(For context see LinuxSUIDSandbox)
We need a SUID helper binary to turn on the sandbox on Linux.
In most cases, you can run build/update-linux-sandbox.sh and it'll install the proper sandbox for you in /usr/local/sbin and tell you to update your .bashrc if needed.
Running without the SUID sandbox!
The setuid sandbox provides API version X, but you need Y
You are using a wrong version of the setuid binary!

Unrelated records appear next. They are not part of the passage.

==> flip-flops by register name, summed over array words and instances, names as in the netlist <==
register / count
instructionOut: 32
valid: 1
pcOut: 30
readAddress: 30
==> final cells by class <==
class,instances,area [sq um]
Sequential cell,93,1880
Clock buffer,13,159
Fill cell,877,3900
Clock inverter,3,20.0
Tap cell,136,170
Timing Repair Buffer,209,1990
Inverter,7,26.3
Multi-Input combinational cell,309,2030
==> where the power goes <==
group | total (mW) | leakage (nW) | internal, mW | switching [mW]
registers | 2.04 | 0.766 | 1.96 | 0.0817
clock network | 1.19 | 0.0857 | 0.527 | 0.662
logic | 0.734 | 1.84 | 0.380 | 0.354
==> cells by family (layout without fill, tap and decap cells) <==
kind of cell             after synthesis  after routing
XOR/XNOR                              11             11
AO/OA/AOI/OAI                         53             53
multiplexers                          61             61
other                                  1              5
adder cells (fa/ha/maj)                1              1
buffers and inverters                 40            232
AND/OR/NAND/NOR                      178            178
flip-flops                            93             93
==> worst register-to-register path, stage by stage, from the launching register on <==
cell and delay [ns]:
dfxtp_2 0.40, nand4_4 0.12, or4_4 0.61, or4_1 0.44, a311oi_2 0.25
==> config.mk <==
export PLATFORM = sky130hd
export DESIGN_NAME = player_vmotion
export DESIGN_NICKNAME = d
export VERILOG_FILES = /design/src/rtl/player_vmotion.sv
export SDC_FILE = /design/constraint.sdc
export NUM_CORES = 1
export LEC_CHECK = 0
export CAP_MARGIN = 15
export CORE_MARGIN = 10
export CORE_UTILIZATION = 25
export DETAILED_ROUTE_END_ITERATION = 16
export HOLD_SLACK_MARGIN = 0.1
export PLACE_DENSITY = 0.43
export SLEW_MARGIN = 5
export SYNTH_ARGS = -nofsm -noshare
export SYNTH_HDL_FRONTEND = slang
export SYNTH_SLANG_ARGS = --single-unit
==> constraint.sdc <==
create_clock -name clk -period 9.39 [get_ports clk]
set_input_delay 1.878 -clock clk [delete_from_list [all_inputs] [get_ports clk]]
set_output_delay 1.878 -clock clk [all_outputs]
set_load 0.01 [all_outputs]
### config.mk
export PLATFORM = sky130hd
export DESIGN_NAME = ltl_cluster_sequencer
export DESIGN_NICKNAME = d
export VERILOG_FILES = /design/src/rtl/ltl_cluster_sequencer.sv
export SDC_FILE = /design/constraint.sdc
export NUM_CORES = 1
export LEC_CHECK = 0
export BUFFER_PORTS_ARGS = -buffer_cell sky130_fd_sc_hd__buf_2
export CORE_MARGIN = 2
export CORE_UTILIZATION = 30
export DETAILED_ROUTE_END_ITERATION = 6
export GPL_TIMING_DRIVEN = 0
export PLACE_DENSITY_LB_ADDON = 0.15
export SLEW_MARGIN = 10
export SYNTH_ARGS = -nofsm -noshare
export SYNTH_HDL_FRONTEND = slang
export SYNTH_SLANG_ARGS = --single-unit
### constraint.sdc
create_clock -name clk_i -period 16.8 [get_ports clk_i]
set_clock_uncertainty 0.2 [all_clocks]
set_input_delay 2.52 -clock clk_i [delete_from_list [all_inputs] [get_ports clk_i]]
set_output_delay 2.52 -clock clk_i [all_outputs]
set_load 0.1 [all_outputs]
==> config.mk <==
export PLATFORM = sky130hd
export DESIGN_NAME = wb_port_arbiter
export DESIGN_NICKNAME = d
export VERILOG_FILES = /design/src/rtl/wb_port_arbiter.sv
export SDC_FILE = /design/constraint.sdc
export NUM_CORES = 1
export LEC_CHECK = 0
export ABC_AREA = 1
export ABC_CLOCK_PERIOD_IN_PS = 2900
export BUFFER_PORTS_ARGS = -buffer_cell sky130_fd_sc_hd__buf_2
export CORE_UTILIZATION = 40
export DETAILED_ROUTE_END_ITERATION = 16
export SLEW_MARGIN = 0
export SYNTH_ARGS = -nofsm -noshare
export SYNTH_HDL_FRONTEND = slang
export SYNTH_SLANG_ARGS = --single-unit
==> constraint.sdc <==
create_clock -name clk -period 2.9 [get_ports clk]
set_input_delay 0.145 -clock clk [delete_from_list [all_inputs] [get_ports clk]]
set_output_delay 0.145 -clock clk [all_outputs]
set_load 0.03 [all_outputs]
`config.mk`:
```
export PLATFORM = sky130hd
export DESIGN_NAME = fifo_dc_pop_port
export DESIGN_NICKNAME = d
export VERILOG_FILES = /design/src/rtl/fifo_dc_pop_port.sv
export SDC_FILE = /design/constraint.sdc
export NUM_CORES = 1
export LEC_CHECK = 0
export ABC_AREA = 1
export ABC_CLOCK_PERIOD_IN_PS = 2900
export BUFFER_PORTS_ARGS = -buffer_cell sky130_fd_sc_hd__buf_2
export CORE_ASPECT_RATIO = 2
export CORE_UTILIZATION = 55
export CTS_BUF_LIST = sky130_fd_sc_hd__clkbuf_4 sky130_fd_sc_hd__clkbuf_8 sky130_fd_sc_hd__clkbuf_16
export CTS_CLUSTER_DIAMETER = 80
export DETAILED_ROUTE_END_ITERATION = 10
export PLACE_DENSITY_LB_ADDON = 0.1
export SLEW_MARGIN = 20
export SYNTH_ARGS = -nofsm -noshare
export SYNTH_HDL_FRONTEND = slang
export SYNTH_SLANG_ARGS = --single-unit
```
`constraint.sdc`:
```
create_clock -name clk_pop -period 2.9 [get_ports clk_pop]
set_input_delay 0.435 -clock clk_pop [delete_from_list [all_inputs] [get_ports clk_pop]]
set_output_delay 0.435 -clock clk_pop [all_outputs]
set_load 0.05 [all_outputs]
```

Run the script mentioned above, or do something such as:
sudo cp out/Debug/chrome_sandbox /usr/local/sbin/chrome-devel-sandbox #needed if you build on NFS! sudo chown root:root /usr/local/sbin/chrome-devel-sandbox sudo chmod 4755 /usr/local/sbin/chrome-devel-sandbox
export CHROME_DEVEL_SANDBOX=/usr/local/sbin/chrome-devel-sandbox
If you're installing a new bot, always install the setuid sandbox (the instructions are different than for developers, contact the Chrome troopers). If something does need to run without the setuid sandbox, use the --disable-setuid-sandbox command line flag.
The SUID sandbox must be enabled on the try bots and the waterfall. If you don't use it locally, things might appear to work for you, but break on the bots.
(Note: as a temporary, stop gap measure, setting CHROME_DEVEL_SANDBOX to an empty string is equivalent to --disable-setuid-sandbox)
If you are certain that you don‘t want the setuid sandbox, use --disable-setuid-sandbox. There should be very few cases like this. So if you’re not absolutely sure, run with the setuid sandbox.
If you're using a “raw” build of Chromium, do the following:
sudo chown root:root chrome_sandbox && sudo chmod 4755 chrome_sandbox && export CHROME_DEVEL_SANDBOX="$PWD/chrome_sandbox" ./chrome
You can also make such an installation more permanent by following the steps above and installing chrome_sandbox to a more permanent location.
The CHROME_DEVEL_SANDBOX variable is intended for developers and won't work for a system-wide installation of Chromium. Package maintainers should make sure the setuid binary is installed and defined in GYP as linux_sandbox_path.